Go through each line of the entries below and tally those containing the string "worst"; give only the total.

The records below:

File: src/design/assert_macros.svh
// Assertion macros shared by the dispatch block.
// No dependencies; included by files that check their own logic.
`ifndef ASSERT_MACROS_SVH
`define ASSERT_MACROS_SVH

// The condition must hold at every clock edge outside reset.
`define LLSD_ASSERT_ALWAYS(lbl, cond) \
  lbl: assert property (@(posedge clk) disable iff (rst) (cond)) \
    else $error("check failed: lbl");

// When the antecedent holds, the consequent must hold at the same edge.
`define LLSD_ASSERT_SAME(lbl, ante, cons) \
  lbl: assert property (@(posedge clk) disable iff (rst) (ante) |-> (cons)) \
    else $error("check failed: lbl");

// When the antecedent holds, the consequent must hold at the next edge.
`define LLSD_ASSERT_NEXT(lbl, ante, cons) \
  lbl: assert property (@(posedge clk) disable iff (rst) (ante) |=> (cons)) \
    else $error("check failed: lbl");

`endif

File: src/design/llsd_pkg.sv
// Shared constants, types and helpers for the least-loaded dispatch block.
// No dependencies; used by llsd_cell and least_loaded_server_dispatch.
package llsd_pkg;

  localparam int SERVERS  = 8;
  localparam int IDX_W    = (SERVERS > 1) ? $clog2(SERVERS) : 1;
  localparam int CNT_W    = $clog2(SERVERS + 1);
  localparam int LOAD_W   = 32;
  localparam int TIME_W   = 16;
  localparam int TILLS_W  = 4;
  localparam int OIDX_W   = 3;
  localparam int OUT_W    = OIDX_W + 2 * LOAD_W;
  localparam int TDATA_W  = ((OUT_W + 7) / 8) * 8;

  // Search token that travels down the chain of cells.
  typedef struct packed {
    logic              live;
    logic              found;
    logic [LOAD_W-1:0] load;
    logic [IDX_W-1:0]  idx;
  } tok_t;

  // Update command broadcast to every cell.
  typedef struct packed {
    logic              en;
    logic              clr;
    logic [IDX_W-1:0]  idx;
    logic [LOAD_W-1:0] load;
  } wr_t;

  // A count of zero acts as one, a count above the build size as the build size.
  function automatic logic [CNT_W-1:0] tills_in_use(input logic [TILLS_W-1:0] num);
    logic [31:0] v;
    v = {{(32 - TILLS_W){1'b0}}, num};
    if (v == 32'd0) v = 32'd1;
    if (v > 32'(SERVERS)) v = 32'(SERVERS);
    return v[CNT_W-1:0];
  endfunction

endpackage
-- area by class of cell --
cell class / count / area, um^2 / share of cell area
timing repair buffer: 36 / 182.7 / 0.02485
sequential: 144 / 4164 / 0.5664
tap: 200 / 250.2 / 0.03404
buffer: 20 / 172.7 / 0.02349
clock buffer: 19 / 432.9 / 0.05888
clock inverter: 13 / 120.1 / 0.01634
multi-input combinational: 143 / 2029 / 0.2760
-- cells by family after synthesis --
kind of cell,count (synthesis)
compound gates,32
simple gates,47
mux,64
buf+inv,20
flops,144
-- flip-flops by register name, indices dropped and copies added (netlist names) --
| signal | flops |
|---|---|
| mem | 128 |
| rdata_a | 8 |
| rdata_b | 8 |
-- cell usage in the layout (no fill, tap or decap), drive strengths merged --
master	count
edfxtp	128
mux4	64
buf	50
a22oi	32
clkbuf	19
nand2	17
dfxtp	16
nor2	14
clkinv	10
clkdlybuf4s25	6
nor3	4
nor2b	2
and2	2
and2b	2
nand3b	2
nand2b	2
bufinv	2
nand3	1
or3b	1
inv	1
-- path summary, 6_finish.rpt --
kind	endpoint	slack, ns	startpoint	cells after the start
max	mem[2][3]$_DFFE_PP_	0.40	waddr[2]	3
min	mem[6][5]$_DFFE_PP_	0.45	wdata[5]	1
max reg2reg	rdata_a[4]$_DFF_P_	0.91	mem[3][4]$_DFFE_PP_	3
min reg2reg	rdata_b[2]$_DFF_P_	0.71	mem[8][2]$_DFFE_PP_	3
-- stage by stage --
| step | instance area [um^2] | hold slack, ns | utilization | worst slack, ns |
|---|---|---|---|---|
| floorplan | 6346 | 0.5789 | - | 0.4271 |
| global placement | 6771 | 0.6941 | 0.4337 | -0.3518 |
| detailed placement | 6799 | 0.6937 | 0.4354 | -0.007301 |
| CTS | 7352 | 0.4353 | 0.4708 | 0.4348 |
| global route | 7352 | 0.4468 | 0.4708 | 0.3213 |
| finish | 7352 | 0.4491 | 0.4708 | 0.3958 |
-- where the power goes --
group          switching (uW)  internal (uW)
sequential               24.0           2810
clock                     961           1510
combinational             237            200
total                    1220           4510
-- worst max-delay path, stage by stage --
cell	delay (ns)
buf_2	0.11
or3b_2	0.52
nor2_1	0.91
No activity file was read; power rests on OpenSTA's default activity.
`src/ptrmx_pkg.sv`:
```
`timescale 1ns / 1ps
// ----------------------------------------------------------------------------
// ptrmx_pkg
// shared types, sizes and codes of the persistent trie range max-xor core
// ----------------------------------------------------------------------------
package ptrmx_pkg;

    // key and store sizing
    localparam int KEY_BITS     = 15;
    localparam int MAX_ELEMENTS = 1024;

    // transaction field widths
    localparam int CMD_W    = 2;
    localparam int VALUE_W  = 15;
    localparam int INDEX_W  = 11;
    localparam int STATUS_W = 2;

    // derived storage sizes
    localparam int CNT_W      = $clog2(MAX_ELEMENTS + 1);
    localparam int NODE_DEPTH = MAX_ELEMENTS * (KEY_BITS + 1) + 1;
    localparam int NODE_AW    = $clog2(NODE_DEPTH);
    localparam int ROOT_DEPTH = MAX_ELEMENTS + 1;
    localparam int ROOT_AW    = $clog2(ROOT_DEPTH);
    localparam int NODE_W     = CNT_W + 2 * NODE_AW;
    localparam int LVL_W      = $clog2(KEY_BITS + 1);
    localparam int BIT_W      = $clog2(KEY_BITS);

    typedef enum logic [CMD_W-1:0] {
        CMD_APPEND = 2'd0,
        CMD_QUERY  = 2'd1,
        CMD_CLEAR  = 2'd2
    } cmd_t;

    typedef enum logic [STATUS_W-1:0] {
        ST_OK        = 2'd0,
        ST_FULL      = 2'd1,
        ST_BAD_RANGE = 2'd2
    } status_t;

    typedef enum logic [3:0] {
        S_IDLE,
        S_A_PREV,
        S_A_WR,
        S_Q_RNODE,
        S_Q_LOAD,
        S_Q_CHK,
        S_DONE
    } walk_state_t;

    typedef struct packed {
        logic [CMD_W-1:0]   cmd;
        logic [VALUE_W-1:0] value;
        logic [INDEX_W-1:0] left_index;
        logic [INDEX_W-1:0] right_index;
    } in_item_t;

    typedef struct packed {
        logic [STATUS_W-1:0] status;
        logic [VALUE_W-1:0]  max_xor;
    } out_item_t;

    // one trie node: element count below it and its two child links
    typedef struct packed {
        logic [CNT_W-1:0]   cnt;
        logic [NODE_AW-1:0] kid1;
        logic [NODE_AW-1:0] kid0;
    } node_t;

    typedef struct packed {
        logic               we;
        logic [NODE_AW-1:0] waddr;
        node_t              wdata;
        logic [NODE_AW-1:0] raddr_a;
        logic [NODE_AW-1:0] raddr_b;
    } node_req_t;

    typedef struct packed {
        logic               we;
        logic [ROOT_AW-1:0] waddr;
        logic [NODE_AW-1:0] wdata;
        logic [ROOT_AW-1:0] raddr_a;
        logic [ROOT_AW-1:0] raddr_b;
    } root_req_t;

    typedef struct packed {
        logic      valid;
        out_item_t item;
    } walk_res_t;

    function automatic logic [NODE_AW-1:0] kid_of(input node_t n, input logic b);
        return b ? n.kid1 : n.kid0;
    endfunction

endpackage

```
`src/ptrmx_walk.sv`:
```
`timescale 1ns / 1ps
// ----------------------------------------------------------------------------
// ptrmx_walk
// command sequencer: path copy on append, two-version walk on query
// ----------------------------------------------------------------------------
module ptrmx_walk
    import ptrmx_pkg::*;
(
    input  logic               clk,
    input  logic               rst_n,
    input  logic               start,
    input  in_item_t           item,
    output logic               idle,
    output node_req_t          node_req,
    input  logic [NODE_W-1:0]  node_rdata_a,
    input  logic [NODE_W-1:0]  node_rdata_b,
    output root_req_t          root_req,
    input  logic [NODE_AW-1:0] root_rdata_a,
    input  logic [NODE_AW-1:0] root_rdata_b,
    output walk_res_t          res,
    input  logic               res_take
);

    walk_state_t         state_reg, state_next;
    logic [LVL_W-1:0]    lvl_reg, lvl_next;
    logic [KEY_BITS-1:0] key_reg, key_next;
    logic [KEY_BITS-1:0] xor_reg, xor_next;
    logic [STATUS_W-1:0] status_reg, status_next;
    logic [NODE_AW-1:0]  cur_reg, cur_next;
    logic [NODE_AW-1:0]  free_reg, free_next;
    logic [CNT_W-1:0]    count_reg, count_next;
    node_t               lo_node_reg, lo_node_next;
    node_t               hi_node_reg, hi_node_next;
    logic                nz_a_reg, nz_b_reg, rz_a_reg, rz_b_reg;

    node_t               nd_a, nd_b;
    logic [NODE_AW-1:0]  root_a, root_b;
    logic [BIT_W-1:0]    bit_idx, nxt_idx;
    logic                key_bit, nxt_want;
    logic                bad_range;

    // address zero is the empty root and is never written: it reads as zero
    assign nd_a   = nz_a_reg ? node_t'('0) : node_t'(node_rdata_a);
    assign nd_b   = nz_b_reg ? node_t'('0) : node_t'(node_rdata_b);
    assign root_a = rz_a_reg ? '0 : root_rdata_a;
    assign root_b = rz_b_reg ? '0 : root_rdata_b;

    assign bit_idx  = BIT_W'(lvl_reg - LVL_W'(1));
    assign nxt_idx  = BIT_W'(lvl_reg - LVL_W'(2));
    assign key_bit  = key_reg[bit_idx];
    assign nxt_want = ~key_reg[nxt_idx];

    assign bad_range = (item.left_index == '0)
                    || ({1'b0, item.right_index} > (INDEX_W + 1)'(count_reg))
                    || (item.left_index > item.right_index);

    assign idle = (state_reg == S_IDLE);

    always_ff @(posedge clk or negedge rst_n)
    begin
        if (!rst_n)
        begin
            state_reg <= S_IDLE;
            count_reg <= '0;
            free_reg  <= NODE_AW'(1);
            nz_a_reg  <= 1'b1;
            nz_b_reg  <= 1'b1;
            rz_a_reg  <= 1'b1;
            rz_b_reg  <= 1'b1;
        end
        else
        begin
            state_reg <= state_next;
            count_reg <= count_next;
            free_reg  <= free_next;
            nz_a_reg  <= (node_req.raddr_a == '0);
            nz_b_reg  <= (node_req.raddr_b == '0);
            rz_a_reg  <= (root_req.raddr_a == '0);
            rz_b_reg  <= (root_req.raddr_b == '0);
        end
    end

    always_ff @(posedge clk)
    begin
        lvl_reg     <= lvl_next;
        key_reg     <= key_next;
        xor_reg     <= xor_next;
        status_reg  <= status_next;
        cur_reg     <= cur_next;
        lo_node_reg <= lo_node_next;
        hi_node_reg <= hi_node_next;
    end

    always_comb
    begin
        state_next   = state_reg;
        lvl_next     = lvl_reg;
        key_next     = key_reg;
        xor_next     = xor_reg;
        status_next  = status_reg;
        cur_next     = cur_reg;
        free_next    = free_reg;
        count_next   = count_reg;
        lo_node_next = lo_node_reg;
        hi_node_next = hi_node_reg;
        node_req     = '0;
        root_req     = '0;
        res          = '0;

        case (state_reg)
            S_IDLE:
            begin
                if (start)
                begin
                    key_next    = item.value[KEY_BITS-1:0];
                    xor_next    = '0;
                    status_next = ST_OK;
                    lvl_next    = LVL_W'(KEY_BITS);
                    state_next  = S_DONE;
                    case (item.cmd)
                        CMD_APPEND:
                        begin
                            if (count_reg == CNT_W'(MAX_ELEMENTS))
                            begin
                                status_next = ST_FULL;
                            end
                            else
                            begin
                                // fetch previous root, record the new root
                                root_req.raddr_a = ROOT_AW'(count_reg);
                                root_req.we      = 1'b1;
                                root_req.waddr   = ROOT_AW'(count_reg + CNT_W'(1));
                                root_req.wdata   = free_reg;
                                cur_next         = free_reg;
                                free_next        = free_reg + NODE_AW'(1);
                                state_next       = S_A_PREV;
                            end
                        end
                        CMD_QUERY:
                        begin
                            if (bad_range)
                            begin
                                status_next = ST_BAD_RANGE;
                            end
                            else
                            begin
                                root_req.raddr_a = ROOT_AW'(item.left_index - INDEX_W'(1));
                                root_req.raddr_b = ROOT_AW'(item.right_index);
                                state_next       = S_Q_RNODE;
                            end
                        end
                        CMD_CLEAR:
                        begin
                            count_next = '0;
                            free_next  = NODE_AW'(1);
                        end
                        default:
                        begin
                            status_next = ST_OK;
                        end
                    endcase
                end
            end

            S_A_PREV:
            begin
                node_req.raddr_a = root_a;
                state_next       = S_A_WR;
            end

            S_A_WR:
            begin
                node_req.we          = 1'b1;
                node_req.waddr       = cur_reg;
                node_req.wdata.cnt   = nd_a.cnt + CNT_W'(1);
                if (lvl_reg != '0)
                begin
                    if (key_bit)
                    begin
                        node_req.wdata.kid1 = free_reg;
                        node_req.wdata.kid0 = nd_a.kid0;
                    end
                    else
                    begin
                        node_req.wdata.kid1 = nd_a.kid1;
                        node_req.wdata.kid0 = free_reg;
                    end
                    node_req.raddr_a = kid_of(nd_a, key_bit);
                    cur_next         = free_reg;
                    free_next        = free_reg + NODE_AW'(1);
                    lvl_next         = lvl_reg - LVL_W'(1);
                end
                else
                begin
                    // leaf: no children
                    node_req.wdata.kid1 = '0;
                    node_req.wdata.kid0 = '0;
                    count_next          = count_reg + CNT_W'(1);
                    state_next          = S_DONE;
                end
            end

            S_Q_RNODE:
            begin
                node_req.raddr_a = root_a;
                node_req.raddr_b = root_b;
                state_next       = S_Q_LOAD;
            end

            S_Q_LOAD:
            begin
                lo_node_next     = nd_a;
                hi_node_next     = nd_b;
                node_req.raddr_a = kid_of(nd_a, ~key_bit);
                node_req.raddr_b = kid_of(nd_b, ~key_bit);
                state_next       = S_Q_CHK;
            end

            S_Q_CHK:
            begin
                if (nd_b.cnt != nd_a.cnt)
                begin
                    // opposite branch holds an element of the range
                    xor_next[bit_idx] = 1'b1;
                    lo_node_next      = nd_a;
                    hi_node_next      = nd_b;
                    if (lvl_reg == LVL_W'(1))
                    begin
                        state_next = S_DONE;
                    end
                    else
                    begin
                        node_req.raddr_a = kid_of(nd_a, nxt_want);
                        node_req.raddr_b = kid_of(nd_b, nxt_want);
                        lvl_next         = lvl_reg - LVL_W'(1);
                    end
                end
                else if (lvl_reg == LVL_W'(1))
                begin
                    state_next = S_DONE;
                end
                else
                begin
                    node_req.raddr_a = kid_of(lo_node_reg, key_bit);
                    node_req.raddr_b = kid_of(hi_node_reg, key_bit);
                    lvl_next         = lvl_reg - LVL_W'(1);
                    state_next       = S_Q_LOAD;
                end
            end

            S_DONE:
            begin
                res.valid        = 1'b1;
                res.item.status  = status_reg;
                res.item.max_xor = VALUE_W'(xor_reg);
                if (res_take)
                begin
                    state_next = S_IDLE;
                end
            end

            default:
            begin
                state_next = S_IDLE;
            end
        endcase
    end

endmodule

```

End of The records.

** Exercise solution **
2